1 The government wonders if the Russian state hacked and stole the relevant data and then someone else coordinated the delivery of the data to WikiLeaks. See Dkt. #172 n. 4. The government, nor the Mueller report proved or disproved this scenario. But if WikiLeaks did not receive the data from the Russian state then Stone’s communications with WikiLeaks were immaterial.
Stone is absolutely right that the government doesn’t prove or disprove this scenario. The Mueller Report notes explicitly that,
The Office cannot rule out that stolen documents were transferred to WikiLeaks through intermediaries who visited during the summer of 2016. For example, public reporting identified Andrew Müller-Maguhn as a WikiLeaks associate who may have assisted with the transfer of these stolen documents to WikiLeaks.
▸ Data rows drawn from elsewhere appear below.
## src/rtl/light_sched_pkg.sv

```systemverilog
// light_sched_pkg: sequencer states, approach indices and lamp/walk encodings
package light_sched_pkg;
    typedef enum logic [2:0] {IDLE, ARROW, GREEN, YELLOW, ALLRED} state_e;
    localparam logic [1:0] APP_N = 2'd0, APP_W = 2'd1, APP_E = 2'd2, APP_S = 2'd3;
    localparam int LAMP_BIT_RED = 0, LAMP_BIT_YEL = 1, LAMP_BIT_GRN = 2, LAMP_BIT_ARROW = 3;
    localparam logic [3:0] LAMP_RED = 4'b0001, LAMP_YEL = 4'b0010, LAMP_GRN = 4'b0100, LAMP_ARROW = 4'b1001;
    localparam logic [1:0] WALK_ON = 2'b10, WALK_OFF = 2'b01;
endpackage

```

## src/rtl/rr_pick4.sv

```systemverilog
// rr_pick4: combinational round-robin picker, searches ptr+1 .. ptr (mod 4)
module rr_pick4 (
    input  logic [3:0] elig,
    input  logic [1:0] ptr,
    output logic [1:0] grant_idx,
    output logic       grant_vld
);
    logic [1:0] cand;
    always_comb begin
        grant_idx = ptr;
        grant_vld = 1'b0;
        cand      = ptr;
        // walk farthest to nearest so the nearest eligible approach wins
        for (int k = 4; k >= 1; k--) begin
            cand = ptr + 2'(k);
            if (elig[cand]) begin
                grant_idx = cand;
                grant_vld = 1'b1;
            end
        end
    end
endmodule

```

## src/rtl/light_phase_scheduler.sv

```systemverilog
// light_phase_scheduler: round-robin green/yellow/all-red sequencer with pedestrian walk.
// Define LIGHT_SCHED_LEFT_ARROW_EN to enable the protected left-arrow phase.
module light_phase_scheduler
    import light_sched_pkg::*;
#(
    parameter int GREEN_TICKS     = 8,
    parameter int YELLOW_TICKS    = 3,
    parameter int ALLRED_TICKS    = 2,
    parameter int PED_FLASH_TICKS = 4,
    parameter int ARROW_TICKS     = 3
) (
    input  logic       clk,
    input  logic       rst,
    input  logic       tick,
    input  logic [3:0] req,
    input  logic [3:0] ped_req,
    input  logic [3:0] left_req,
    output logic [3:0] N,
    output logic [3:0] W,
    output logic [3:0] E,
    output logic [3:0] S,
    output logic [1:0] N_walk,
    output logic [1:0] W_walk,
    output logic [1:0] E_walk,
    output logic [1:0] S_walk,
    output logic [1:0] phase,
    output logic       off_sign
);
    localparam int MAX_GY = GREEN_TICKS > YELLOW_TICKS ? GREEN_TICKS : YELLOW_TICKS;
    localparam int MAX_RA = ALLRED_TICKS > ARROW_TICKS ? ALLRED_TICKS : ARROW_TICKS;
    localparam int MAX_D  = MAX_GY > MAX_RA ? MAX_GY : MAX_RA;
    localparam int TW     = $clog2(MAX_D) + 1;
    localparam logic [TW-1:0] T_ONE   = TW'(1);
    localparam logic [TW-1:0] T_FLASH = TW'(PED_FLASH_TICKS);
`ifdef LIGHT_SCHED_LEFT_ARROW_EN
    localparam logic [3:0] ARROW_LAMP = LAMP_ARROW;
`else
    localparam logic [3:0] ARROW_LAMP = LAMP_RED;
`endif

    state_e          state, state_nxt;
    logic [TW-1:0]   timer, timer_nxt;
    logic [1:0]      ptr, ptr_nxt, phase_nxt, grant_idx;
    logic [3:0]      veh_pend, ped_pend, pend_clr, elig;
    logic            walk_act, walk_act_nxt, grant_vld, pick;
    logic [3:0][3:0] lamp_q, lamp_nxt;
    logic [3:0][1:0] walk_q, walk_nxt;

`ifdef LIGHT_SCHED_LEFT_ARROW_EN
    logic [3:0] left_pend, arrow_clr;
    assign elig = veh_pend | ped_pend | left_pend;
    always_ff @(posedge clk or posedge rst)
        if (rst) left_pend <= '0;
        else     left_pend <= (left_pend | left_req) & ~arrow_clr;
`else
    logic unused_left;
    assign unused_left = ^left_req;
    assign elig = veh_pend | ped_pend;
`endif

    rr_pick4 u_pick (
        .elig      (elig),
        .ptr       (ptr),
        .grant_idx (grant_idx),
        .grant_vld (grant_vld)
    );

    always_comb begin
        state_nxt    = state;
        timer_nxt    = (tick && state != IDLE) ? timer - T_ONE : timer;
        ptr_nxt      = ptr;
        phase_nxt    = phase;
        walk_act_nxt = walk_act;
        pend_clr     = '0;
        lamp_nxt     = '0;
        walk_nxt     = '0;
`ifdef LIGHT_SCHED_LEFT_ARROW_EN
        arrow_clr    = '0;
`endif
        pick = tick && (state == IDLE || (state == ALLRED && timer == T_ONE));
        if (pick) begin
            ptr_nxt   = grant_vld ? grant_idx : ptr;
            phase_nxt = grant_vld ? grant_idx : phase;
            state_nxt = grant_vld ? GREEN : IDLE;
`ifdef LIGHT_SCHED_LEFT_ARROW_EN
            if (grant_vld && left_pend[grant_idx]) state_nxt = ARROW;
`endif
        end else if (tick && timer == T_ONE)
            state_nxt = state == ARROW ? GREEN : state == GREEN ? YELLOW : ALLRED;
        if (state_nxt != state)
            timer_nxt = state_nxt == ARROW  ? TW'(ARROW_TICKS)  :
                        state_nxt == GREEN  ? TW'(GREEN_TICKS)  :
                        state_nxt == YELLOW ? TW'(YELLOW_TICKS) :
                        state_nxt == ALLRED ? TW'(ALLRED_TICKS) : '0;
        // walk is decided by the pedestrian latch as it stood when green began
        if (state_nxt == GREEN && state != GREEN) begin
            pend_clr[ptr_nxt] = 1'b1;
            walk_act_nxt      = ped_pend[ptr_nxt];
        end
`ifdef LIGHT_SCHED_LEFT_ARROW_EN
        if (state_nxt == ARROW && state != ARROW) arrow_clr[ptr_nxt] = 1'b1;
`endif
        for (int j = 0; j < 4; j++) begin
            lamp_nxt[j] = ptr_nxt != 2'(j)     ? LAMP_RED   :
                          state_nxt == ARROW   ? ARROW_LAMP :
                          state_nxt == GREEN   ? LAMP_GRN   :
                          state_nxt == YELLOW  ? LAMP_YEL   : LAMP_RED;
            walk_nxt[j] = (ptr_nxt == 2'(j) && state_nxt == GREEN && walk_act_nxt) ?
                          (timer_nxt > T_FLASH ? WALK_ON : {T_FLASH[0] ^ timer_nxt[0], 1'b0}) :
                          WALK_OFF;
        end
    end

    always_ff @(posedge clk or posedge rst)
        if (rst) begin
            state    <= IDLE;
            timer    <= '0;
            ptr      <= APP_S;
            phase    <= APP_N;
            walk_act <= 1'b0;
            veh_pend <= '0;
            ped_pend <= '0;
            lamp_q   <= {4{LAMP_RED}};
            walk_q   <= {4{WALK_OFF}};
            off_sign <= 1'b1;
        end else begin
            state    <= state_nxt;
            timer    <= timer_nxt;
            ptr      <= ptr_nxt;
            phase    <= phase_nxt;
            walk_act <= walk_act_nxt;
            veh_pend <= (veh_pend | req) & ~pend_clr;
            ped_pend <= (ped_pend | ped_req) & ~pend_clr;
            lamp_q   <= lamp_nxt;
            walk_q   <= walk_nxt;
            off_sign <= state_nxt == IDLE;
        end

    assign N      = lamp_q[APP_N];
    assign W      = lamp_q[APP_W];
    assign E      = lamp_q[APP_E];
    assign S      = lamp_q[APP_S];
    assign N_walk = walk_q[APP_N];
    assign W_walk = walk_q[APP_W];
    assign E_walk = walk_q[APP_E];
    assign S_walk = walk_q[APP_S];
endmodule

```
File: config.mk
export PLATFORM = sky130hd
export DESIGN_NAME = instr_fetch_flat
export DESIGN_NICKNAME = d
export VERILOG_FILES = /design/src/rtl/instr_fetch_if.sv /design/src/rtl/instr_fetch.sv /design/src/flat_wrapper.sv
export SDC_FILE = /design/constraint.sdc
export NUM_CORES = 1
export LEC_CHECK = 0
export CAP_MARGIN = 15
export CORE_MARGIN = 1.5
export CORE_UTILIZATION = 55
export CTS_CLUSTER_DIAMETER = 120
export CTS_CLUSTER_SIZE = 10
export DETAILED_ROUTE_END_ITERATION = 10
export PLACE_DENSITY = 0.83
export SLEW_MARGIN = 30
export SYNTH_ARGS = -nofsm -noshare
export SYNTH_HDL_FRONTEND = slang
export SYNTH_SLANG_ARGS = --single-unit
File: constraint.sdc
create_clock -name clk -period 6.9 [get_ports clk]
set_input_delay 0.69 -clock clk [delete_from_list [all_inputs] [get_ports clk]]
set_output_delay 0.69 -clock clk [all_outputs]
set_load 0.005 [all_outputs]
File: src/rtl/instr_fetch_if.sv
// Fetch-stage bus: ROM read port, decode-side valid/ready handshake and jump redirect.
interface instr_fetch_if #(
   parameter int ADDR_WIDTH = 15,
   parameter int DATA_WIDTH = 16
);
   logic                  redirect;
   logic [ADDR_WIDTH-1:0] redirect_addr;
   logic                  rom_en;
   logic [ADDR_WIDTH-1:0] rom_addr;
   logic [DATA_WIDTH-1:0] rom_data;
   logic                  instr_valid;
   logic [DATA_WIDTH-1:0] instr;
   logic [ADDR_WIDTH-1:0] instr_pc;
   logic                  instr_ready;

   modport master (
      input  redirect, redirect_addr, rom_data, instr_ready,
      output rom_en, rom_addr, instr_valid, instr, instr_pc
   );

   modport slave (
      output redirect, redirect_addr, rom_data, instr_ready,
      input  rom_en, rom_addr, instr_valid, instr, instr_pc
   );
endinterface

File: src/rtl/instr_fetch.sv
// Instruction fetch front end: issues reads to a 1-cycle synchronous ROM, buffers
// returned words with their addresses and hands them to decode over valid/ready.
module instr_fetch #(
   parameter int ADDR_WIDTH = 15,
   parameter int DATA_WIDTH = 16,
   parameter int DEPTH      = 2
) (
   input  logic          clk,
   input  logic          reset_n,
   instr_fetch_if.master bus
);
   localparam int CW = $clog2(DEPTH + 1);
   localparam int OW = CW + 1;
   localparam int PW = (DEPTH > 1) ? $clog2(DEPTH) : 1;

   logic [ADDR_WIDTH-1:0] fetch_pc;
   logic [ADDR_WIDTH-1:0] issued_pc;
   logic                  inflight;
   logic [CW-1:0]         count;
   logic [PW-1:0]         rd_ptr;
   logic [PW-1:0]         wr_ptr;
   logic [ADDR_WIDTH-1:0] mem_addr [DEPTH];
   logic [DATA_WIDTH-1:0] mem_data [DEPTH];

   logic                  pop;
   logic                  push;
   logic                  issue;
   logic [OW-1:0]         occupancy;

   function automatic logic [PW-1:0] ptr_next(input logic [PW-1:0] p);
      return (p == PW'(DEPTH - 1)) ? '0 : p + PW'(1);
   endfunction

   // Occupancy counts the in-flight read so a slot is always reserved for it.
   always_comb begin
      pop       = (count != '0) && bus.instr_ready;
      occupancy = OW'(count) + OW'(inflight) - OW'(pop);
      issue     = reset_n && !bus.redirect && (occupancy < OW'(DEPTH));
      push      = inflight && !bus.redirect;
   end

   assign bus.rom_en      = issue;
   assign bus.rom_addr    = fetch_pc;
   assign bus.instr_valid = (count != '0);
   assign bus.instr       = mem_data[rd_ptr];
   assign bus.instr_pc    = mem_addr[rd_ptr];

   always_ff @(posedge clk or negedge reset_n) begin
      if (!reset_n) begin
         fetch_pc  <= '0;
         issued_pc <= '0;
         inflight  <= 1'b0;
         count     <= '0;
         rd_ptr    <= '0;
         wr_ptr    <= '0;
         for (int i = 0; i < DEPTH; i++) begin
            mem_addr[i] <= '0;
            mem_data[i] <= '0;
         end
      end else if (bus.redirect) begin
         // Flush dominates any coincident pop; the returning ROM word is dropped.
         fetch_pc <= bus.redirect_addr;
         inflight <= 1'b0;
         count    <= '0;
         rd_ptr   <= '0;
         wr_ptr   <= '0;
      end else begin
         inflight <= issue;
         if (issue) begin
            fetch_pc  <= fetch_pc + ADDR_WIDTH'(1);
            issued_pc <= fetch_pc;
         end
         if (push) begin
            mem_addr[wr_ptr] <= issued_pc;
            mem_data[wr_ptr] <= bus.rom_data;
            wr_ptr           <= ptr_next(wr_ptr);
         end
         if (pop) begin
            rd_ptr <= ptr_next(rd_ptr);
         end
         if (push && !pop) begin
            count <= count + CW'(1);
         end else if (pop && !push) begin
            count <= count - CW'(1);
         end
      end
   end
endmodule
The prosecutors in his case aren’t tasked with answering that question. Indeed, if pressed, they could argue that Stone’s lies might well have served to hide firsthand knowledge of how the Podesta emails did get to WikiLeaks, which would make them even more material.
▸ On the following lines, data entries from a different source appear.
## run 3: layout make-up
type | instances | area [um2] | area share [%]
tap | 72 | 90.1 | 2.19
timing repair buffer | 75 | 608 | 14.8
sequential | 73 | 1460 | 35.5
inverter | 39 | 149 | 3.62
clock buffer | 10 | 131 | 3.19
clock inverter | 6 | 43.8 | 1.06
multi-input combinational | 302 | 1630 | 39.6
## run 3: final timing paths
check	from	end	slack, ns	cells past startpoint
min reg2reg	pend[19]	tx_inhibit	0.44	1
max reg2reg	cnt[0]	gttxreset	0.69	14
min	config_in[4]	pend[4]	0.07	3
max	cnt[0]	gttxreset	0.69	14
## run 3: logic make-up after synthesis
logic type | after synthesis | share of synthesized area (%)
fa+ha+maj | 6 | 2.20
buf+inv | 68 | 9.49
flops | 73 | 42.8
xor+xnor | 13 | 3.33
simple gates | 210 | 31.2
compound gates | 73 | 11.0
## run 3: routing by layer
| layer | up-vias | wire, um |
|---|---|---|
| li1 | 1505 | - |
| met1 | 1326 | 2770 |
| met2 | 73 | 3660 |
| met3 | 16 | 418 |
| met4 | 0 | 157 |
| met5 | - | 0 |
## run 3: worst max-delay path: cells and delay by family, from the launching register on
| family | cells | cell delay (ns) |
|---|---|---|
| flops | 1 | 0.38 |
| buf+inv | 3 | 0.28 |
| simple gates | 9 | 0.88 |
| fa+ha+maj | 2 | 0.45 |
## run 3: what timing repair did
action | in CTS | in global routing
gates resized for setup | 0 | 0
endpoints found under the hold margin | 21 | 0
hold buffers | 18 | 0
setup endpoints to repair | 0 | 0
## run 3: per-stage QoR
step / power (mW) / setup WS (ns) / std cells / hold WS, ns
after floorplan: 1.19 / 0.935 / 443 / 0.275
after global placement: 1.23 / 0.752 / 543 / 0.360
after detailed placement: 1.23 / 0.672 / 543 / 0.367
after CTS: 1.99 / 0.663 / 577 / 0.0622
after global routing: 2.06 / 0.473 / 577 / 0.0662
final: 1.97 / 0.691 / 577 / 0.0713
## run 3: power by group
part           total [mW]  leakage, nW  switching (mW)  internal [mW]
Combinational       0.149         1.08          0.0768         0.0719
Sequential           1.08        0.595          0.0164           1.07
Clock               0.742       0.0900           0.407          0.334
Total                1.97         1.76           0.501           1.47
$ cat src/rtl/control_unit.sv
// Hardwired Mini-SRC control sequencer: fetch T0-T2, opcode-specific execute
// T3-T7, plus RESET wait, stop-driven PAUSE and HALT states.
module control_unit #(
  parameter int RESET_PC_WAIT = 1
) (
  input  logic        clk,
  input  logic        clr,
  input  logic        stop,
  input  logic [31:0] IR,
  input  logic        con_ff,
  output logic        PCout,
  output logic        ZHighout,
  output logic        ZLowout,
  output logic        MDRout,
  output logic        MARin,
  output logic        PCin,
  output logic        MDRin,
  output logic        IRin,
  output logic        Yin,
  output logic        IncPC,
  output logic        Read,
  output logic        HIin,
  output logic        LOin,
  output logic        HIout,
  output logic        LOout,
  output logic        ZHIin,
  output logic        ZLOin,
  output logic        Cout,
  output logic        RAM_write_en,
  output logic        GRA,
  output logic        GRB,
  output logic        GRC,
  output logic        R_in,
  output logic        R_out,
  output logic        Baout,
  output logic        enableCon,
  output logic        enableInputPort,
  output logic        enableOutputPort,
  output logic        InPortout,
  output logic        Run,
  output logic [4:0]  operation
);

  typedef enum logic [3:0] {
    S_RESET, S_PAUSE,
    S_T0, S_T1, S_T2, S_T3, S_T4, S_T5, S_T6, S_T7,
    S_HALT
  } state_e;

  typedef enum logic [3:0] {
    C_LD, C_LDI, C_ST, C_ALU, C_NEGNOT, C_IMM, C_MULDIV, C_BR,
    C_JR, C_IN, C_OUT, C_MFHI, C_MFLO, C_NOP, C_HALT
  } cls_e;

  localparam logic [1:0] WAIT_LAST = 2'(RESET_PC_WAIT);
  localparam logic [4:0] OP_ADD    = 5'd3;

  state_e      state_q, state_d;
  logic [1:0]  wait_q, wait_d;
  cls_e        cls;
  logic [4:0]  opcode;
  logic        ir_unused;
  logic        alu_class;

  assign opcode    = IR[31:27];
  assign ir_unused = ^IR[26:0];

  always_comb begin
    cls = C_NOP;
    case (opcode)
      5'd0:                                   cls = C_LD;
      5'd1:                                   cls = C_LDI;
      5'd2:                                   cls = C_ST;
      5'd3, 5'd4, 5'd5, 5'd6, 5'd7,
      5'd8, 5'd9, 5'd10, 5'd11:               cls = C_ALU;
      5'd12, 5'd13, 5'd14:                    cls = C_IMM;
      5'd15, 5'd16:                           cls = C_MULDIV;
      5'd17, 5'd18:                           cls = C_NEGNOT;
      5'd19:                                  cls = C_BR;
      5'd20:                                  cls = C_JR;
      5'd22:                                  cls = C_IN;
      5'd23:                                  cls = C_OUT;
      5'd24:                                  cls = C_MFHI;
      5'd25:                                  cls = C_MFLO;
      5'd27:                                  cls = C_HALT;
      default:                                cls = C_NOP;
    endcase
  end

  assign alu_class = (cls == C_ALU) || (cls == C_IMM) ||
                     (cls == C_MULDIV) || (cls == C_NEGNOT);

  always_ff @(posedge clk or negedge clr) begin
    if (!clr) begin
      state_q <= S_RESET;
      wait_q  <= '0;
    end else begin
      state_q <= state_d;
      wait_q  <= wait_d;
    end
  end

  // Every instruction's last step shares one exit: T0, or PAUSE when stop is high.
  always_comb begin
    state_e end_st;
    end_st  = stop ? S_PAUSE : S_T0;
    state_d = state_q;
    wait_d  = wait_q;
    case (state_q)
      S_RESET: begin
        if (wait_q == WAIT_LAST) state_d = end_st;
        else                     wait_d  = wait_q + 2'd1;
      end
      S_PAUSE: if (!stop) state_d = S_T0;
      S_T0:    state_d = S_T1;
      S_T1:    state_d = S_T2;
      S_T2: begin
        case (cls)
          C_HALT:  state_d = S_HALT;
          C_NOP:   state_d = end_st;
          default: state_d = S_T3;
        endcase
      end
      S_T3: begin
        case (cls)
          C_JR, C_IN, C_OUT, C_MFHI, C_MFLO: state_d = end_st;
          default:                           state_d = S_T4;
        endcase
      end
      S_T4:    state_d = S_T5;
      S_T5: begin
        case (cls)
          C_ALU, C_NEGNOT, C_IMM, C_LDI: state_d = end_st;
          default:                       state_d = S_T6;
        endcase
      end
      S_T6: begin
        case (cls)
          C_MULDIV, C_BR: state_d = end_st;
          default:        state_d = S_T7;
        endcase
      end
      S_T7:    state_d = end_st;
      S_HALT:  state_d = S_HALT;
      default: state_d = S_RESET;
    endcase
  end

  always_comb begin
    PCout            = 1'b0;
    ZHighout         = 1'b0;
    ZLowout          = 1'b0;
    MDRout           = 1'b0;
    MARin            = 1'b0;
    PCin             = 1'b0;
    MDRin            = 1'b0;
    IRin             = 1'b0;
    Yin              = 1'b0;
    IncPC            = 1'b0;
    Read             = 1'b0;
    HIin             = 1'b0;
    LOin             = 1'b0;
    HIout            = 1'b0;
    LOout            = 1'b0;
    ZHIin            = 1'b0;
    ZLOin            = 1'b0;
    Cout             = 1'b0;
    RAM_write_en     = 1'b0;
    GRA              = 1'b0;
    GRB              = 1'b0;
    GRC              = 1'b0;
    R_in             = 1'b0;
    R_out            = 1'b0;
    Baout            = 1'b0;
    enableCon        = 1'b0;
    enableOutputPort = 1'b0;
    InPortout        = 1'b0;
    operation        = '0;
    enableInputPort  = (state_q != S_RESET) && (state_q != S_HALT);
    Run              = (state_q != S_RESET) && (state_q != S_HALT) &&
                       (state_q != S_PAUSE);

    case (state_q)
      S_T3, S_T4, S_T5, S_T6, S_T7: if (alu_class) operation = opcode;
      default: ;
    endcase
    if ((state_q == S_T4) && ((cls == C_LD) || (cls == C_LDI) || (cls == C_ST)))
      operation = OP_ADD;
    if ((state_q == S_T5) && (cls == C_BR))
      operation = OP_ADD;

    case (state_q)
      S_T0: begin
        PCout = 1'b1; MARin = 1'b1; IncPC = 1'b1; ZLOin = 1'b1;
      end
      S_T1: begin
        ZLowout = 1'b1; PCin = 1'b1; Read = 1'b1; MDRin = 1'b1;
      end
      S_T2: begin
        MDRout = 1'b1; IRin = 1'b1;
      end
      S_T3: begin
        case (cls)
          C_ALU, C_NEGNOT, C_IMM: begin GRB = 1'b1; R_out = 1'b1; Yin = 1'b1; end
          C_LD, C_LDI, C_ST:      begin GRB = 1'b1; Baout = 1'b1; Yin = 1'b1; end
          C_MULDIV:               begin GRA = 1'b1; R_out = 1'b1; Yin = 1'b1; end
          C_BR:                   begin GRA = 1'b1; R_out = 1'b1; enableCon = 1'b1; end
          C_JR:                   begin GRA = 1'b1; R_out = 1'b1; PCin = 1'b1; end
          C_IN:                   begin InPortout = 1'b1; GRA = 1'b1; R_in = 1'b1; end
          C_OUT:                  begin GRA = 1'b1; R_out = 1'b1; enableOutputPort = 1'b1; end
          C_MFHI:                 begin HIout = 1'b1; GRA = 1'b1; R_in = 1'b1; end
          C_MFLO:                 begin LOout = 1'b1; GRA = 1'b1; R_in = 1'b1; end
          default: ;
        endcase
      end
      S_T4: begin
        case (cls)
          C_ALU:                    begin GRC = 1'b1; R_out = 1'b1; ZLOin = 1'b1; end
          C_NEGNOT:                 begin GRB = 1'b1; R_out = 1'b1; ZLOin = 1'b1; end
          C_IMM, C_LD, C_LDI, C_ST: begin Cout = 1'b1; ZLOin = 1'b1; end
          C_MULDIV: begin
            GRB = 1'b1; R_out = 1'b1; ZHIin = 1'b1; ZLOin = 1'b1;
          end
          C_BR:                     begin PCout = 1'b1; Yin = 1'b1; end
          default: ;
        endcase
      end
      S_T5: begin
        case (cls)
          C_ALU, C_NEGNOT, C_IMM, C_LDI: begin ZLowout = 1'b1; GRA = 1'b1; R_in = 1'b1; end
          C_LD, C_ST:                    begin ZLowout = 1'b1; MARin = 1'b1; end
          C_MULDIV:                      begin ZLowout = 1'b1; LOin = 1'b1; end
          C_BR:                          begin Cout = 1'b1; ZLOin = 1'b1; end
          default: ;
        endcase
      end
      S_T6: begin
        case (cls)
          C_LD:     begin Read = 1'b1; MDRin = 1'b1; end
          C_ST:     begin GRA = 1'b1; R_out = 1'b1; MDRin = 1'b1; end
          C_MULDIV: begin ZHighout = 1'b1; HIin = 1'b1; end
          C_BR:     begin ZLowout = 1'b1; PCin = con_ff; end
          default: ;
        endcase
      end
      S_T7: begin
        case (cls)
          C_LD:    begin MDRout = 1'b1; GRA = 1'b1; R_in = 1'b1; end
          C_ST:    RAM_write_en = 1'b1;
          default: ;
        endcase
      end
      default: ;
    endcase
  end

endmodule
From a legal standpoint, Stone’s argument is unlikely to work, even if it were argued with more legal rigor.
What I’m interested in, however, is how Stone homes in on just one part of the scenario, the hand-off of files to WikiLeaks. The government actually laid out three parts to its theoretical: WikiLeaks got the files stolen by Russia from a cut-out, but also coordinated with Russia on “other election interference activities,” and individuals associated with the Trump campaign played a role coordinating the handoff of the files and WikiLeaks’ other coordination with Russia.
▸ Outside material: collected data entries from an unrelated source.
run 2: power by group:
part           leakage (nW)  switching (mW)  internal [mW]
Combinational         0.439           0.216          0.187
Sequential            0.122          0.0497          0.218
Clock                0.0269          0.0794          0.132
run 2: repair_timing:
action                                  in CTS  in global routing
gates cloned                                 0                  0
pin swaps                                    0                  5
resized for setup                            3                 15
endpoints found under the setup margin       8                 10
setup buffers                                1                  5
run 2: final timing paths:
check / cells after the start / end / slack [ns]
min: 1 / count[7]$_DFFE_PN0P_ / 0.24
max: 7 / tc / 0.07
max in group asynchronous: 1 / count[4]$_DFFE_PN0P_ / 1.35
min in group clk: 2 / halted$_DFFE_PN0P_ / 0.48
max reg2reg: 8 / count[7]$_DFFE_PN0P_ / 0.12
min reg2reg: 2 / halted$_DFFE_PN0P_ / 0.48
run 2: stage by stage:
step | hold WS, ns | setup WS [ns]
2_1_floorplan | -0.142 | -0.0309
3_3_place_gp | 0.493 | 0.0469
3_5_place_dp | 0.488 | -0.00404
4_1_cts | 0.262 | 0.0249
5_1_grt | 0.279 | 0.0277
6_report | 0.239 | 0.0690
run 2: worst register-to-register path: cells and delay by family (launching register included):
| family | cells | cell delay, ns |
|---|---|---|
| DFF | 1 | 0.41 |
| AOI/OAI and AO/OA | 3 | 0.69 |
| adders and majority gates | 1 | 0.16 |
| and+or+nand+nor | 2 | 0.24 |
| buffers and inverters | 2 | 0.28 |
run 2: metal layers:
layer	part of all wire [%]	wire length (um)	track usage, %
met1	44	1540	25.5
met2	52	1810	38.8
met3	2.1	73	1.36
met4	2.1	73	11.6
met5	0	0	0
### config.mk
export PLATFORM = sky130hd
export DESIGN_NAME = iram_loader
export DESIGN_NICKNAME = d
export VERILOG_FILES = /design/src/rtl/iram_loader.sv
export SDC_FILE = /design/constraint.sdc
export NUM_CORES = 1
export LEC_CHECK = 0
export BUFFER_PORTS_ARGS = -buffer_cell sky130_fd_sc_hd__buf_2
export CORE_MARGIN = 2
export CORE_UTILIZATION = 55
export CTS_CLUSTER_SIZE = 24
export DETAILED_ROUTE_END_ITERATION = 10
export PLACE_DENSITY = 0.79
export SLEW_MARGIN = 15
export SYNTH_ARGS = -nofsm -noshare
export SYNTH_HDL_FRONTEND = slang
export SYNTH_SLANG_ARGS = --single-unit
### constraint.sdc
create_clock -name clk -period 2.9 [get_ports clk]
set_input_delay 0.29 -clock clk [delete_from_list [all_inputs] [get_ports clk]]
set_output_delay 0.29 -clock clk [all_outputs]
set_load 0.01 [all_outputs]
- Organization 1 could theoretically have received the files from someone who received them from Russia;
- Russia could theoretically have coordinated its other election interference activities with Organization 1’s posting of stolen documents even if Russia was not Organization 1’s source;
- Individuals associated with the Trump Campaign could theoretically have played a role coordinating the two.
It’s a series of tantalizing hypotheticals! And while the first two (the second of which is pretty oblique) could independently be true, the last one implies the two would not be independent, but that, instead, someone “associated” with the Trump campaign coordinated the first two steps.
But of course, the government presents all this as a theoretical possibility, not (as Stone falsely claims) as a question they’re seeking, here, to answer.
Stone, however, only deals with the first part of that scenario: “the Russian state hacked and stole the relevant data and then someone else coordinated the delivery of the data to WikiLeaks.” He doesn’t address the possibility that WikiLeaks had some other kind of role. And he definitely doesn’t address the possibility that someone “associated” with the Trump campaign had a role in coordinating the two. In a gesture towards addressing a government hypothetical (in part) that some individual associated with the Trump campaign might have coordinated other election year activities, Stone suggests that the only way the communications of a Trump associate with WikiLeaks would be material would be if the communications involved actual transfer of emails.
This is something Stone has long been doing — making narrowly tailored denials that don’t address some tantalizing possibilities: in this case, that Stone had a role arranging something else with WikiLeaks.
And all the while, Stone drops a suggestion that overstates the uncertainty of what the government knows.